Nova forma de pensarDois factores terão contribuído, segundo os especialistas, para que Leonardo acabasse por não publicar o seu Tratado de Anatomia, que começou em 1489: a morte de Marcantonio della Torre, o professor de Anatomia das universidades de Pavia e Pádua que lhe dava acesso à dissecação de cadáveres (terá feito 30), e a invasão de Milão, que o obrigou a deixar a cidade.
A exposição da Royal Gallery está organizada cronologicamente em três salas. Na primeira estão folhas da década de 1480, feitas a partir de fontes históricas e não da observação directa de cadáveres, que viria a marcar os anos seguintes. Esta secção, que termina com o desenho de um crânio, dá lugar a outra em que se podem ver os estudos que fez depois de dissecar o corpo de um homem com mais de 100 anos que, a acreditar nas notas do cientista-pintor, terá morrido com uma cirrose.

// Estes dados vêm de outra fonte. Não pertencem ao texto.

==> config.mk <==
export PLATFORM = sky130hd
export DESIGN_NAME = vend_dispense_sequencer_flat
export DESIGN_NICKNAME = d
export VERILOG_FILES = /design/src/rtl/vend_dispense_sequencer_if.sv /design/src/rtl/vend_dispense_sequencer.sv /design/src/flat_wrapper.sv
export SDC_FILE = /design/constraint.sdc
export NUM_CORES = 1
export LEC_CHECK = 0
export ABC_AREA = 1
export BUFFER_PORTS_ARGS = -buffer_cell sky130_fd_sc_hd__buf_4
export CORE_MARGIN = 2
export CORE_UTILIZATION = 45
export DETAILED_ROUTE_END_ITERATION = 16
export PLACE_DENSITY_LB_ADDON = 0.1
export REMOVE_ABC_BUFFERS = 1
export SYNTH_ARGS = -nofsm -noshare
export SYNTH_HDL_FRONTEND = slang
export SYNTH_SLANG_ARGS = --single-unit
==> constraint.sdc <==
create_clock -name clk -period 2 [get_ports clk]
set_input_delay 0.4 -clock clk [delete_from_list [all_inputs] [get_ports clk]]
set_output_delay 0.4 -clock clk [all_outputs]
set_load 0.01 [all_outputs]
==> src/rtl/vend_dispense_sequencer_if.sv <==
// Vend request handshake between the vending FSM and the dispense sequencer.
interface vend_dispense_sequencer_if;
    logic       req_valid;
    logic [1:0] req_prod;
    logic [1:0] req_change;
    logic       req_ready;

    modport master (
        output req_valid,
        output req_prod,
        output req_change,
        input  req_ready
    );

    modport slave (
        input  req_valid,
        input  req_prod,
        input  req_change,
        output req_ready
    );
endinterface

==> src/rtl/vend_dispense_sequencer.sv <==
// Dispense sequencer: buffers vend requests in a 2-entry FIFO, then runs the
// product motor, waits for the drop sensor and pulses the coin-return solenoid.
// All timing is paced by the slow tick enable.
module vend_dispense_sequencer #(
    parameter int unsigned MOTOR_TICKS    = 4,
    parameter int unsigned COIN_ON_TICKS  = 2,
    parameter int unsigned COIN_OFF_TICKS = 2,
    parameter int unsigned SENSE_TIMEOUT  = 8
) (
    input  logic                            clk,
    input  logic                            rst_n,
    input  logic                            tick,
    vend_dispense_sequencer_if.slave        req_if,
    input  logic                            drop_sense,
    input  logic                            fault_clr,
    output logic [3:0]                      motor_sel,
    output logic                            coin_out,
    output logic                            done,
    output logic                            fault,
    output logic                            busy
);

    typedef enum logic [2:0] {
        StIdle,
        StMotor,
        StWaitDrop,
        StCoinOn,
        StCoinOff,
        StDone,
        StFault
    } state_e;

    localparam int unsigned MaxMs   = (MOTOR_TICKS > SENSE_TIMEOUT) ? MOTOR_TICKS : SENSE_TIMEOUT;
    localparam int unsigned MaxCoin = (COIN_ON_TICKS > COIN_OFF_TICKS) ? COIN_ON_TICKS
                                                                       : COIN_OFF_TICKS;
    localparam int unsigned CntMax  = (MaxMs > MaxCoin) ? MaxMs : MaxCoin;
    localparam int unsigned CntW    = $clog2(CntMax + 1);

    localparam logic [CntW-1:0] MotorLd   = CntW'(MOTOR_TICKS);
    localparam logic [CntW-1:0] SenseLd   = CntW'(SENSE_TIMEOUT);
    localparam logic [CntW-1:0] CoinOnLd  = CntW'(COIN_ON_TICKS);
    localparam logic [CntW-1:0] CoinOffLd = CntW'(COIN_OFF_TICKS);
    localparam logic [CntW-1:0] CntOne    = CntW'(1);

    state_e          state_q;
    logic [CntW-1:0] cnt_q;
    logic [1:0]      rem_q;

    // FIFO storage: each entry is {prod, change}
    logic [3:0] fifo_mem_q [2];
    logic       wr_ptr_q;
    logic       rd_ptr_q;
    logic [1:0] count_q;

    logic       push;
    logic       pop;
    logic [3:0] head;
    logic [1:0] head_prod;
    logic [1:0] head_change;
    logic       cnt_one;

    // Handshake and status decode from registered state
    always_comb begin
        req_if.req_ready = rst_n && (count_q != 2'd2) && !fault;
        push             = req_if.req_valid && req_if.req_ready;
        // Only IDLE pops, so an entry pushed this clk is first seen next clk
        pop              = (state_q == StIdle) && tick && (count_q != 2'd0);
        head             = fifo_mem_q[rd_ptr_q];
        head_prod        = head[3:2];
        head_change      = head[1:0];
        cnt_one          = (cnt_q == CntOne);
        busy             = (state_q != StIdle) || (count_q != 2'd0);
    end

    // Request FIFO: push is not tick-gated, simultaneous push/pop keeps count
    always_ff @(posedge clk) begin
        if (!rst_n) begin
            wr_ptr_q <= 1'b0;
            rd_ptr_q <= 1'b0;
            count_q  <= 2'd0;
        end else begin
            if (push) begin
                fifo_mem_q[wr_ptr_q] <= {req_if.req_prod, req_if.req_change};
                wr_ptr_q             <= ~wr_ptr_q;
            end
            if (pop) begin
                rd_ptr_q <= ~rd_ptr_q;
            end
            case ({push, pop})
                2'b10:   count_q <= count_q + 2'd1;
                2'b01:   count_q <= count_q - 2'd1;
                default: count_q <= count_q;
            endcase
        end
    end

    // Actuator sequencing FSM with registered outputs
    always_ff @(posedge clk) begin
        if (!rst_n) begin
            state_q   <= StIdle;
            cnt_q     <= '0;
            rem_q     <= 2'd0;
            motor_sel <= 4'd0;
            coin_out  <= 1'b0;
            done      <= 1'b0;
            fault     <= 1'b0;
        end else begin
            done <= 1'b0;
            case (state_q)
                StIdle: begin
                    if (pop) begin
                        rem_q     <= head_change;
                        cnt_q     <= MotorLd;
                        motor_sel <= 4'b0001 << head_prod;
                        state_q   <= StMotor;
                    end
                end
                StMotor: begin
                    if (tick) begin
                        if (cnt_one) begin
                            motor_sel <= 4'd0;
                            cnt_q     <= SenseLd;
                            state_q   <= StWaitDrop;
                        end else begin
                            cnt_q <= cnt_q - CntOne;
                        end
                    end
                end
                StWaitDrop: begin
                    if (tick) begin
                        // A sensed drop takes priority over an expiring timeout
                        if (drop_sense) begin
                            if (rem_q != 2'd0) begin
                                coin_out <= 1'b1;
                                cnt_q    <= CoinOnLd;
                                state_q  <= StCoinOn;
                            end else begin
                                done    <= 1'b1;
                                state_q <= StDone;
                            end
                        end else if (cnt_one) begin
                            fault   <= 1'b1;
                            state_q <= StFault;
                        end else begin
                            cnt_q <= cnt_q - CntOne;
                        end
                    end
                end
                StCoinOn: begin
                    if (tick) begin
                        if (cnt_one) begin
                            coin_out <= 1'b0;
                            cnt_q    <= CoinOffLd;
                            rem_q    <= rem_q - 2'd1;
                            state_q  <= StCoinOff;
                        end else begin
                            cnt_q <= cnt_q - CntOne;
                        end
                    end
                end
                StCoinOff: begin
                    if (tick) begin
                        if (cnt_one) begin
                            if (rem_q != 2'd0) begin
                                coin_out <= 1'b1;
                                cnt_q    <= CoinOnLd;
                                state_q  <= StCoinOn;
                            end else begin
                                done    <= 1'b1;
                                state_q <= StDone;
                            end
                        end else begin
                            cnt_q <= cnt_q - CntOne;
                        end
                    end
                end
                StDone: begin
                    state_q <= StIdle;
                end
                StFault: begin
                    // The faulted request is dropped; queued entries stay put
                    if (fault_clr) begin
                        fault   <= 1'b0;
                        state_q <= StIdle;
                    end
                end
                default: begin
                    motor_sel <= 4'd0;
                    coin_out  <= 1'b0;
                    state_q   <= StIdle;
                end
            endcase
        end
    end

endmodule

==> src/flat_wrapper.sv <==
// flat-port wrapper written by rule: the top's interface ports become plain ports
module vend_dispense_sequencer_flat 
#(
    parameter int unsigned MOTOR_TICKS    = 4,
    parameter int unsigned COIN_ON_TICKS  = 2,
    parameter int unsigned COIN_OFF_TICKS = 2,
    parameter int unsigned SENSE_TIMEOUT  = 8
)
  (clk, rst_n, tick, drop_sense, fault_clr, motor_sel, coin_out, done, fault, busy, req_if_req_valid, req_if_req_prod, req_if_req_change, req_if_req_ready);
  vend_dispense_sequencer_if req_if_i ();
  input  logic clk;
  input  logic rst_n;
  input  logic tick;
  input  logic drop_sense;
  input  logic fault_clr;
  output logic [3:0] motor_sel;
  output logic coin_out;
  output logic done;
  output logic fault;
  output logic busy;
  input wire logic [$bits(req_if_i.req_valid)-1:0] req_if_req_valid;
  input wire logic [$bits(req_if_i.req_prod)-1:0] req_if_req_prod;
  input wire logic [$bits(req_if_i.req_change)-1:0] req_if_req_change;
  output wire logic [$bits(req_if_i.req_ready)-1:0] req_if_req_ready;
  assign req_if_i.req_valid = req_if_req_valid;
  assign req_if_i.req_prod = req_if_req_prod;
  assign req_if_i.req_change = req_if_req_change;
  assign req_if_req_ready = req_if_i.req_ready;
  vend_dispense_sequencer #(.MOTOR_TICKS(MOTOR_TICKS), .COIN_ON_TICKS(COIN_ON_TICKS), .COIN_OFF_TICKS(COIN_OFF_TICKS), .SENSE_TIMEOUT(SENSE_TIMEOUT)) u_core (.clk(clk), .rst_n(rst_n), .tick(tick), .req_if(req_if_i), .drop_sense(drop_sense), .fault_clr(fault_clr), .motor_sel(motor_sel), .coin_out(coin_out), .done(done), .fault(fault), .busy(busy));
endmodule
# Yosys cells after proc, flatten, opt, wreduce, memory -nomap -nowiden
# Memories as Yosys holds them, arrays and structs flattened. A register that Yosys moved wholly into a read port is not among the register bits.
# Cells that the tools add are included.
# op_classes
n_bitwise	4
mux	58
reduce_logical	23
shifts	1
add_sub_neg	4
n_eq_ne	24
# ops
operator	n
two-way mux 4 bit	14
two-way mux 3 bit	12
two-way mux 1 bit	21
case mux 4 bit (5 select lines)	1
case mux 3 bit (6 select lines)	1
inequality test 2 bit (second input constant)	8
AND reduction 7 bit	2
case mux 4 bit (3 select lines)	1
inequality test 2 x 1 -> 1 bit (second input constant)	5
AND reduction 10 bit	1
nonzero test 2 bit	5
equality test 3 bit (second input constant)	3
case mux 2 bit (2 select lines)	2
AND reduction 4 bit	2
equality test 3 x 2 -> 1 bit (second input constant)	2
two-way mux 2 bit	3
logical AND 1 bit	5
AND reduction 5 bit	1
nonzero test 5 bit	1
OR reduction 5 bit	1
equality test 4 x 1 -> 1 bit (second input constant)	1
inverter 1 bit	4
case mux 1 bit (2 select lines)	2
case mux 1 bit (4 select lines)	1
other kinds (14)	15
# word_totals
n_memories	1
register_bits	20
inputBits	10
elab_cells	125
ram_bits	8
# mem_list
memory	words	width	read_ports	rd_ports_with_merged_regs	write_ports	line	text
u_core.fifo_mem_q	2	4	1	1	1	vend_dispense_sequencer.sv:50	logic [3:0] fifo_mem_q [2];

# Logic depth before layout (Yosys ltp)
# Gate-level depths: netlist of the first run.
# depth
word_depth	7
ltp_mapped	11

# Worst setup path after synthesis of the first run
# Ideal clock, no wire load.
# synth_timing
kind	input-to-reg
startpoint	input rst_n
endpoint	register u_core.count_q[1]
setup_time_ps	70
slack_ps	219
required_time_ps	1930
t_arrival_ps	1711
cell_stages	9
path_buffers	0
path_cell_list	inv_1 -> a211oi_1 -> nand2_1 -> ha_1 -> inv_1 -> nand2_1 -> nor2_1 -> o21ai_0 -> a21oi_1
# synth_via
elab_chain_len	5
word_cells_on_any_way	7
cone_classes	eq/ne (2); mux (1); reduce/logical (4)
# synth_lines
item	line	text
start, declared	flat_wrapper.sv:12	input logic rst_n;
logical AND 1 bit * (2 in a row)	vend_dispense_sequencer.sv:64	req_if.req_ready = rst_n && (count_q != 2'd2) && !fault;
net req_if_req_ready	flat_wrapper.sv:24	output wire logic [$bits(req_if_i.req_ready)-1:0] req_if_req_ready;
logical AND 1 bit *	vend_dispense_sequencer.sv:65	push = req_if.req_valid && req_if.req_ready;
equality test 2 x 1 -> 1 bit or equality test 2 bit (tied branches)	vend_dispense_sequencer.sv:89	case ({push, pop})
case mux 2 bit (2 select lines) or nonzero test 2 bit (tied branches)	-	
end signal, assigned	vend_dispense_sequencer.sv:90	2'b10: count_q <= count_q + 2'd1;
end signal, assigned	vend_dispense_sequencer.sv:91	2'b01: count_q <= count_q - 2'd1;
end signal, assigned	vend_dispense_sequencer.sv:92	default: count_q <= count_q;
end, declared	vend_dispense_sequencer.sv:53	logic [1:0] count_q;
# Mark *: on every way through the listed nets, which the timed path passes. The rest lies on a longest branch.
# A chain may end at the register's enable or synchronous reset.

# Final worst setup path of the first run
# layout_timing
startpoint	register u_core.count_q[0]
endpoint	register u_core.count_q[1]
# layout_via
elab_chain_len	6
word_cells_on_any_way	12
cone_classes	add/sub (2); eq/ne (3); mux (1); reduce/logical (6)
# layout_lines
item	line
inequality test 2 bit	vend_dispense_sequencer.sv:64
logical AND 1 bit (2 in a row)	vend_dispense_sequencer.sv:64
logical AND 1 bit	vend_dispense_sequencer.sv:65
equality test 2 x 1 -> 1 bit or equality test 2 bit (tied branches)	vend_dispense_sequencer.sv:89
case mux 2 bit (2 select lines) or nonzero test 2 bit (tied branches)	-
# Parallel ways exist; a longest one is shown, timed or not.

==> reports/results.tsv, run 1 <==
stage	metric	value	unit
final_layout	Design Area, Final	2067	sq um
sta	RSZ-0062 raised after global routing	false	
sta	clock skew	2.707	ps
cts	hold buffers post-CTS	0	
sta	worst slew pin tran	381.0	ps
sta	fmax	575.9	MHz
final_layout	Nets	305	
synth	Seq/Total Area, Yosys	0.3734	
power_and_ir_drop	Switching Share	0.4393	
cts	htree depth	2	
place	DP HPWL	3036	um
setup_path	CP Capture Type	flip-flop	
final_layout	most common cell after layout, fill and taps aside	nand2_1	
grt	Total GRT Usage	0.1952	
synth	Netlist cell types	23	
detailed_routing	number of vias per cell	5.041	
outcome	outcome	finished clean	
cts	Clock Tree Root	clkbuf_8	
sta	setup_tns	0	ps
setup_path	CP Max Fanout	7	
detailed_routing	vias	1714	
synth	Synth area leader	dfxtp_1	
floorplanning	Rows	22	
synth	post-synthesis cell area	1769	sq um
place	Placed Area	1961	sq um
floorplanning	I/O pins	19	
sta	Final Hold Viols	0	
sta	Setup-failing EPs final	0	
detailed_routing	DR DRC count	0	
detailed_routing	Final ANT Viol Nets	0	
power_and_ir_drop	Power Density	1389	nW/um^2
grt	grt total ovfl	0	
detailed_routing	initial DRC count	88	
detailed_routing	final wirelength	3932	um
synth	Top FF cell, synth	dfxtp_1	
grt	initial antenna violation count	0	
cts	CTS tree	yes	
job	Max Cap Violations	0	
setup_path	CP required	2200	ps
sta	fin crit period	1736	ps
power_and_ir_drop	Net Switching	1.262	mW
floorplanning	die width	66.70	um
cts	CTS Buf Count	5	
power_and_ir_drop	Clk pwr share	0.203	
sta	period utilization	0.8682	
sta	Rel. slew slack	0.7451	
synth	number of enable flip-flop cells after synthesis	8	
place	pre-CTS setup slack	198.2	ps
hold_path	worst min path class	input port to flip-flop	
grt	vias in the first global route	1515	
detailed_routing	DRT Pass-1 Iters	4	
power_and_ir_drop	Tot Pwr	2.871	mW
floorplanning	Initial Util	0.4761	
grt	first-pass GRT wire length	6637	um
setup_path	CP Launch Type	flip-flop	
final_layout	commonest cells after routing, fill and taps aside	nand2_1 (78), nor2_1 (31), inv_1 (25)	
floorplanning	Die Ht	66.70	um
synth	synthesized instance count	266	
power_and_ir_drop	worst ir drop on vdd	0.7332	mV
final_layout	# diodes	0	
synth	synth warn	0	
floorplanning	core area	3716	sq um
power_and_ir_drop	combinational share of power	0.508	
power_and_ir_drop	Flop pwr share	0.289	
power_and_ir_drop	Leak Pwr	0.9549	nW
place	GP Congestion	0.9169	
detailed_routing	Avg WL per Cell	11.56	um
grt	pin count of the biggest net entering global routing	15	
synth	Synth top area share	0.2376	
cts	clk slew on worst S/H paths	60	ps
sta	final slew viol count	0	
final_layout	share of layout cells above drive strength 1	0.1712	
cts	clk buf depth	2	
cts	Clock Latency Late Sink	270	ps
floorplanning	die area	4449	sq um
final_layout	area growth from synthesis to final layout	16.83	%
setup_path	Worst EP arrival	1940	ps
cts	Setup Fix Bufs, Post-CTS	0	
power_and_ir_drop	Internal	1.610	mW
final_layout	Core Util, Final	0.5562	
cts	clock sinks	29	
place	IO buf count	18	
sta	fin worst setup slack	263.6	ps
synth	Area contributors post-synth	dfxtp_1 (24%), nand2_1 (17%), edfxtp_1 (14%)	
synth	FFs w/ async S/R, synth	0	
synth	#FFs+latches synth	29	
setup_path	WS Path Type	flip-flop to flip-flop	
synth	Mapped Avg Cell Area	6.651	sq um
-- final cells by class --
| cell class | instances | area (sq um) |
|---|---|---|
| timing repair buffer | 21 | 157.7 |
| inverter | 33 | 123.9 |
| clock inverter | 2 | 33.78 |
| sequential | 29 | 660.6 |
| fill | 390 | 1649 |
| multi-input combinational | 201 | 958.4 |
| clock buffer | 6 | 72.57 |
| tap | 48 | 60.06 |
-- per-layer routing --
layer | part of all wire | GRT usage
met5 | 0 | 0
met4 | 0.017 | 0.09439
met3 | 0.047 | 0.04054
met2 | 0.44 | 0.2988
met1 | 0.50 | 0.2608
-- timing repair --
action                                 in CTS  in global routing
resized for setup                           0                  1
setup endpoints to repair                   0                  1
endpoints found under the hold margin       0                  0
-- stage by stage --
step / hold slack (ps) / instances
after floorplan: 432.5 / 263
after global placement: 446.5 / 332
after detailed placement: 454.5 / 332
after CTS: 302.0 / 340
after global routing: 294.6 / 340
final: 310.3 / 340
-- Yosys cell counts, types with 3 or more instances --
cell / instances
edfxtp_1: 8
nand3_2: 3
inv_2: 8
inv_1: 25
ha_1: 4
nor2_2: 5
nand2_1: 78
nor2_1: 31
o21ai_0: 20
nand2_2: 4
nand3_1: 20
dfxtp_1: 21
a21oi_1: 18
nor3_1: 7
-- final timing paths --
| path | start | cells after the start | endpoint | slack, ps |
|---|---|---|---|---|
| max reg2reg | u_core.count_q[0] | 9 | u_core.count_q[1] | 260 |
| min reg2reg | u_core.motor_sel[2] | 2 | u_core.motor_sel[2] | 460 |
| max | u_core.count_q[0] | 9 | u_core.count_q[1] | 260 |
| min | req_if_req_change[0] | 1 | u_core.fifo_mem_q[1][0] | 310 |
-- state kept, by name, summed over array words and instances (netlist names), named ones only --
register,flops
u_core.cnt_q,4
u_core.coin_out,1
u_core.count_q,2
u_core.done,1
u_core.fault,1
u_core.fifo_mem_q,8
u_core.motor_sel,4
u_core.rd_ptr_q,1
u_core.rem_q,2
u_core.state_q,3
u_core.wr_ptr_q,1
-- power by group through the flow --
stage | Combinational, mW | Clock, mW | Sequential (mW)
after floorplan | 1.07 | 0 | 0.849
after global placement | 1.45 | 0 | 0.840
after detailed placement | 1.45 | 0 | 0.841
after CTS | 1.45 | 0.594 | 0.830
after global routing | 1.65 | 0.627 | 0.847
final | 1.46 | 0.582 | 0.829
-- cell families (layout without fill, tap and decap cells) --
logic type	after synthesis	after routing	synth area share
buf+inv	36	62	0.08486
compound gates	43	43	0.1259
simple gates	153	153	0.3826
flops	29	29	0.3734
xor+xnor	1	1	0.004951
fa+ha+maj	4	4	0.02829
-- critical path: stages (launching register included) --
cell,delay [ps]
dfxtp_1,440
inv_1,60
a211oi_1,250
nand2_1,170
ha_1,300
inv_1,80
nand2_1,50
nor2_1,120
o21ai_0,90
a21oi_1,120
Power figures use the tool's default switching activity.
==> inputs of run 2 (changes only) <==
- CORE_UTILIZATION: 45 -> 58
==> run 2 against run 1 <==
- first-iteration DRC count grew 65%
- global-route usage is 6.8 points higher
- clock skew grew 12 ps
- register-to-register slack got worse by 40 ps
- wire length rose by 4.2%
- sequential power shrank 1%
- setup slack worse by 43 ps
- flip-flop and latch count is the same
- cell area fell by 3.0%
- critical path depth is the same
- sequential share of layout area rose by 1.0 points
- hold slack worse by 72 ps
- largest cell class unchanged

É o último módulo, com os estudos do útero e do coração, que mostra até que ponto o seu método traduz uma forma de pensar nova, baseada na observação directa, sustentada por testes repetidos e traduzida em desenhos rigorosos e notas breves em que se descreve o órgão ou fenómeno observado. "Leonardo dá-nos um paradigma da mudança profunda que ocorre na renascença, de uma mentalidade medieval para uma sensibilidade moderna", diz o crítico do Telegraph. "Os seus desenhos complexos, mas lúcidos, rodeados de notas precisas, feitas com a mão esquerda e usando o seu método habitual de escrita em "espelho", da direita para a esquerda, estão obviamente perto da perfeição."
O que teria acontecido se o assistente de Leonardo, Francesco Melzi, tivesse publicado o tratado depois da sua morte ninguém sabe ao certo. Os desenhos que chegaram à colecção real, que tem a esmagadora maioria dos estudos anatómicos do mestre, pertencem a um dos cadernos que o escultor Pompeo Leoni compilou entre 1570 e 1590, comprado em Espanha e depois levado para Inglaterra, onde foi um segredo bem guardado durante mais de 200 anos.